Collected data entries
= = =

--- src/rtl/gray_input_conditioner.sv ---
// gray_input_conditioner: synchronise, debounce and decode an asynchronous Gray-coded input word
// Ports:
//   clk      - sole clock
//   rst_n    - synchronous reset, active low
//   gray_in  - asynchronous Gray word from the pins
//   gray_out - last committed Gray word
//   bin_out  - binary of gray_out, registered
//   stable   - high while no candidate is being debounced
//   changed  - one-cycle pulse on every commit
//   step_up  - one-cycle pulse when the committed value moved +1 (mod 2^WIDTH)
//   step_dn  - one-cycle pulse when the committed value moved -1 (mod 2^WIDTH)
//   gray_err - one-cycle pulse when a commit changed more than one Gray bit
module gray_input_conditioner #(
    parameter int WIDTH           = 4,
    parameter int SYNC_STAGES     = 2,
    parameter int DEBOUNCE_CYCLES = 16
) (
    input  logic             clk,
    input  logic             rst_n,
    input  logic [WIDTH-1:0] gray_in,
    output logic [WIDTH-1:0] gray_out,
    output logic [WIDTH-1:0] bin_out,
    output logic             stable,
    output logic             changed,
    output logic             step_up,
    output logic             step_dn,
    output logic             gray_err
);
    localparam int CW = $clog2(DEBOUNCE_CYCLES + 1);
    localparam logic [CW-1:0] CNT_LAST = CW'(DEBOUNCE_CYCLES - 1);
    localparam logic [WIDTH-1:0] ONE = WIDTH'(1);

    typedef enum logic {ST_STABLE, ST_SETTLING} state_t;

    state_t           r_state, w_next;
    logic [WIDTH-1:0] r_sync [SYNC_STAGES];
    logic [WIDTH-1:0] r_gq, r_cand, r_bin;
    logic [CW-1:0]    r_cnt;
    logic             r_primed, r_changed, r_up, r_dn, r_err;
    logic [WIDTH-1:0] w_s, w_diff, w_new_bin;
    logic             w_load, w_inc, w_commit, w_multi;

    // Binary bit i is the XOR of all Gray bits at or above i.
    function automatic logic [WIDTH-1:0] g2b(input logic [WIDTH-1:0] g);
        for (int i = 0; i < WIDTH; i++)
            g2b[i] = ^(g >> i);
    endfunction

    always_ff @(posedge clk) begin
        if (!rst_n) begin
            for (int i = 0; i < SYNC_STAGES; i++)
                r_sync[i] <= '0;
        end else begin
            r_sync[0] <= gray_in;
            for (int i = 1; i < SYNC_STAGES; i++)
                r_sync[i] <= r_sync[i-1];
        end
    end

    assign w_s       = r_sync[SYNC_STAGES-1];
    assign w_diff    = r_gq ^ r_cand;
    // Clearing the lowest set bit leaves something only if two or more bits differ.
    assign w_multi   = (w_diff & (w_diff - ONE)) != '0;
    assign w_new_bin = g2b(r_cand);

    always_ff @(posedge clk) begin
        if (!rst_n)
            r_state <= ST_STABLE;
        else
            r_state <= w_next;
    end

    always_comb begin
        w_next = r_state;
        if (r_state == ST_STABLE)
            w_next = (w_s != r_gq) ? ST_SETTLING : ST_STABLE;
        else if (w_s == r_gq || w_commit)
            w_next = ST_STABLE;
    end

    // Settling priority: glitch reject, then candidate restart, then commit, then count.
    always_comb begin
        stable   = r_state == ST_STABLE;
        w_load   = (w_s != r_gq) && (stable || w_s != r_cand);
        w_commit = !stable && w_s != r_gq && w_s == r_cand && r_cnt == CNT_LAST;
        w_inc    = !stable && w_s != r_gq && w_s == r_cand && r_cnt != CNT_LAST;
    end

    always_ff @(posedge clk) begin
        if (!rst_n) begin
            r_gq      <= '0;
            r_cand    <= '0;
            r_bin     <= '0;
            r_cnt     <= '0;
            r_primed  <= 1'b0;
            r_changed <= 1'b0;
            r_up      <= 1'b0;
            r_dn      <= 1'b0;
            r_err     <= 1'b0;
        end else begin
            r_changed <= w_commit;
            r_up      <= w_commit && !w_multi && w_new_bin == r_bin + ONE;
            r_dn      <= w_commit && !w_multi && w_new_bin == r_bin - ONE;
            r_err     <= w_commit && w_multi && r_primed;
            if (w_load) begin
                r_cand <= w_s;
                r_cnt  <= '0;
            end else if (w_inc) begin
                r_cnt  <= r_cnt + 1'b1;
            end
            if (w_commit) begin
                r_gq     <= r_cand;
                r_bin    <= w_new_bin;
                r_primed <= 1'b1;
            end
        end
    end

    assign gray_out = r_gq;
    assign bin_out  = r_bin;
    assign changed  = r_changed;
    assign step_up  = r_up;
    assign step_dn  = r_dn;
    assign gray_err = r_err;
endmodule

= = =

- WHAT THIS TASK INVOLVES
Copy only this part of the entries above: the line with "from the pins", the line with "logic [WIDTH-1:0] w_s, w_diff, w_new_bin;", and the lines between, all exactly as written.

- FINAL ANSWER
//   gray_in  - asynchronous Gray word from the pins
//   gray_out - last committed Gray word
//   bin_out  - binary of gray_out, registered
//   stable   - high while no candidate is being debounced
//   changed  - one-cycle pulse on every commit
//   step_up  - one-cycle pulse when the committed value moved +1 (mod 2^WIDTH)
//   step_dn  - one-cycle pulse when the committed value moved -1 (mod 2^WIDTH)
//   gray_err - one-cycle pulse when a commit changed more than one Gray bit
module gray_input_conditioner #(
    parameter int WIDTH           = 4,
    parameter int SYNC_STAGES     = 2,
    parameter int DEBOUNCE_CYCLES = 16
) (
    input  logic             clk,
    input  logic             rst_n,
    input  logic [WIDTH-1:0] gray_in,
    output logic [WIDTH-1:0] gray_out,
    output logic [WIDTH-1:0] bin_out,
    output logic             stable,
    output logic             changed,
    output logic             step_up,
    output logic             step_dn,
    output logic             gray_err
);
    localparam int CW = $clog2(DEBOUNCE_CYCLES + 1);
    localparam logic [CW-1:0] CNT_LAST = CW'(DEBOUNCE_CYCLES - 1);
    localparam logic [WIDTH-1:0] ONE = WIDTH'(1);

    typedef enum logic {ST_STABLE, ST_SETTLING} state_t;

    state_t           r_state, w_next;
    logic [WIDTH-1:0] r_sync [SYNC_STAGES];
    logic [WIDTH-1:0] r_gq, r_cand, r_bin;
    logic [CW-1:0]    r_cnt;
    logic             r_primed, r_changed, r_up, r_dn, r_err;
    logic [WIDTH-1:0] w_s, w_diff, w_new_bin;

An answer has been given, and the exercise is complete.